It's actually straight-forward based on lessons learned in high-assurance security: research and field-proven stuff that actually stopped pentesters vs common stuff that doesn't. Apple already gets far with iPhones and app stores despite having way less security than I'd advocate. Their Macs showed auto-configuration & easy everything with a UX experience that needs to be in secure computers. That's just through whitelisting, quality control for apps, and sandboxing. Weak but fairly effective.

So, what's something better take? It takes POLA all through the architecture for one. Orange Book showed no apps must be able to write to most critical files of the system except specific, administrative ones. Secrets should be compartmentalized in partitions with code that uses them without leaks, esp covert channels. Turaya et al showed you could do that in a single partition most of the time. OpenVMS showed a transactional, versioned filesystem lets you dodge all kinds of bullets with broken installs, accidentally deleting stuff, and so on. Time Machine shows how to make other process, backups, easy as possible. It would be combined with above to make that safe where apps couldn't subvert it.

With above + whitelisting, apps are neither likely to try to do damage nor will do damage to critical files. The next step is mapping user's intent to computers securely. CapDesk, a capability-secure desktop from Combex, shows us hints of how to do that with their PowerBox feature. It's basically a file dialog that, in the background, gives the app permission for just what user clicks on. OS or GUI manages it where app can't do crap with it. Trustworthy GUI's like Nitpicker GUI in Genode prevent spoofing of this or other windows plus screen scraping. So, they're trusted dialogs for key actions that people get used to and allow fine-grained permissions to be inferred.

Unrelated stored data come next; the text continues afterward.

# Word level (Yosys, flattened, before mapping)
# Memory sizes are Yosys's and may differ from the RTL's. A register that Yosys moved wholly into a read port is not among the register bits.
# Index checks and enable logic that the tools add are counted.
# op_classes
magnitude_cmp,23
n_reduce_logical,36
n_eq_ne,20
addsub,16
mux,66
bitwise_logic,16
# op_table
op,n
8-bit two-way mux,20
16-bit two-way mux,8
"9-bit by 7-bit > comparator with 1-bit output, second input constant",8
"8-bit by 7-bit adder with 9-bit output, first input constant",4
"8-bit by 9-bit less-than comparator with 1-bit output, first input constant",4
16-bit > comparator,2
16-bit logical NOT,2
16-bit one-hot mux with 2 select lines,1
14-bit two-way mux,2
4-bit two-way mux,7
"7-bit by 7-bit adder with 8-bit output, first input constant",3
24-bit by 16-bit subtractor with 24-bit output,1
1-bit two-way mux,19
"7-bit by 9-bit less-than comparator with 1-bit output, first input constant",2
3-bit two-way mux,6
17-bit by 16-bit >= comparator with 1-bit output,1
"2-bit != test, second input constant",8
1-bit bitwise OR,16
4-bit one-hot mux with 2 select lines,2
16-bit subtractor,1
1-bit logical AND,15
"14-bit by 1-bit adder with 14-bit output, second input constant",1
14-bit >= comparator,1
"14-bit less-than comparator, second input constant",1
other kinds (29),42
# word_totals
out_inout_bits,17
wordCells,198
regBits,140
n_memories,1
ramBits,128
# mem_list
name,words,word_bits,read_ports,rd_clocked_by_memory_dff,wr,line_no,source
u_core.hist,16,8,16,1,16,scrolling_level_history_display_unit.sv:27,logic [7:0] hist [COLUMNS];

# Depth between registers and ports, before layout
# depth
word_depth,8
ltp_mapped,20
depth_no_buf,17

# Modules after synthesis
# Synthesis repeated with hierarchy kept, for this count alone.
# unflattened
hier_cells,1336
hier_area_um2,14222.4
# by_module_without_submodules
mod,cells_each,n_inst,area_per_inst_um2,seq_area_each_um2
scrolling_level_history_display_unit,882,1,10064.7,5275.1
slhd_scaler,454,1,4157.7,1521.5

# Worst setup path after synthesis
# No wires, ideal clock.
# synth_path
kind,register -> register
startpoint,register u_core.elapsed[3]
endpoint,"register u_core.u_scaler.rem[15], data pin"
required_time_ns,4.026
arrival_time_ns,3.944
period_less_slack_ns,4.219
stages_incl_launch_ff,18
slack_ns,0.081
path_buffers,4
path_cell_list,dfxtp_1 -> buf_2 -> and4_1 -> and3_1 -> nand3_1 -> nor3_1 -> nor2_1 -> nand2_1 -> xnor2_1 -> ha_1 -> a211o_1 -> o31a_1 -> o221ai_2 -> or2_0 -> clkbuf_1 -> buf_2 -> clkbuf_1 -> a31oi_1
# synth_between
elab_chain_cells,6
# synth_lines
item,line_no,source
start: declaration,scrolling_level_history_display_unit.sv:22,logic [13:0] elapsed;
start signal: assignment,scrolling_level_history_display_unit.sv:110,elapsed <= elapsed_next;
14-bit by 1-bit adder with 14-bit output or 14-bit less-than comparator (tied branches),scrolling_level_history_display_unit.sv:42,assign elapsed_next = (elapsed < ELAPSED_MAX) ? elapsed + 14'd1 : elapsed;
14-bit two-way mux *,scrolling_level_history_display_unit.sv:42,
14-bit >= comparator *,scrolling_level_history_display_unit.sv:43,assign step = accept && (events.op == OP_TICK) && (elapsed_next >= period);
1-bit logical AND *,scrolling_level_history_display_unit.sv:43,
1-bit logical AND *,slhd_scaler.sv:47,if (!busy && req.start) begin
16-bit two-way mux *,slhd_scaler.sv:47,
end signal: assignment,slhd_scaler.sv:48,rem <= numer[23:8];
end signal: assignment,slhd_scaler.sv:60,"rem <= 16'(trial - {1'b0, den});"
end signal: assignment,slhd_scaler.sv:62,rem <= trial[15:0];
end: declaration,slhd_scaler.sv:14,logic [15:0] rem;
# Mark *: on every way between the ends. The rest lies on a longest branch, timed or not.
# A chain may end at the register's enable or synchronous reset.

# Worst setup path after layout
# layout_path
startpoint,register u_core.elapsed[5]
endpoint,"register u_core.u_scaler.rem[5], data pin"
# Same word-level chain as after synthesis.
`config.mk`:
```
export PLATFORM = sky130hd
export DESIGN_NAME = color_token_parser_unit
export DESIGN_NICKNAME = d
export VERILOG_FILES = /design/src/sv/ctp_pkg.sv /design/src/sv/ctp_char_step.sv /design/src/sv/color_token_parser_unit.sv
export SDC_FILE = /design/constraint.sdc
export NUM_CORES = 1
export LEC_CHECK = 0
export BUFFER_PORTS_ARGS = -buffer_cell sky130_fd_sc_hd__buf_4
export CORE_MARGIN = 2
export CORE_UTILIZATION = 60
export CTS_CLUSTER_DIAMETER = 100
export CTS_CLUSTER_SIZE = 10
export DETAILED_ROUTE_END_ITERATION = 7
export MAX_ROUTING_LAYER = met4
export PLACE_DENSITY = 0.85
export SLEW_MARGIN = 15
export SYNTH_ARGS = -nofsm -noshare
export SYNTH_HDL_FRONTEND = slang
export SYNTH_HIERARCHICAL = 1
export SYNTH_SLANG_ARGS = --single-unit
```
`constraint.sdc`:
```
create_clock -name clk -period 4 [get_ports clk]
set_input_delay 0.2 -clock clk [delete_from_list [all_inputs] [get_ports clk]]
set_output_delay 0.2 -clock clk [all_outputs]
set_load 0.02 [all_outputs]
```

The next step is on the apps themselves. They're going to try all kinds of tricky stuff. Android permission model is a start on dealing with this. Could, as Common Criteria did, create profiles for specific types of apps that have just what permissions make sense for that type of app. Wouldn't be mandatory but profiles or certification to them could help users instantly determine security package is reasonable. Certification would be easy if it was a permission list, use of a safe language, avoidance of features marked risky (eg macros, ActiveX, or JavaScript), and so on. Any app using stuff like that leverages capability-model with extra compartmentalization. All apps in this model are written with a language using GC or safe, manual memory. Any JIT's are integrated with isolation and/or capability schemes. All that is enforced, a la CHERI or SAFE, down to the CPU with IO/MMU transparently managing tags on incoming or outgoing data.

Hard for me to imagine easy hacks on systems that combine above principles. It will sound hard to some reader until they remember existing mainframe, desktop, and UNIX architectures are much more complicated than a Rust or Go app against a straight-forward API with a permission list and/or security policy. Or a set of OS components coded similarly. Side effect is extensions and maintenance become easier once you have OS in type-safe, memory-safe, concurrency-safe, modular language with isolation as default coding strategy.

Note: This covers security at the software and firmware level. Attacks on transistors or RF through software are outside of scope as R&D is ongoing.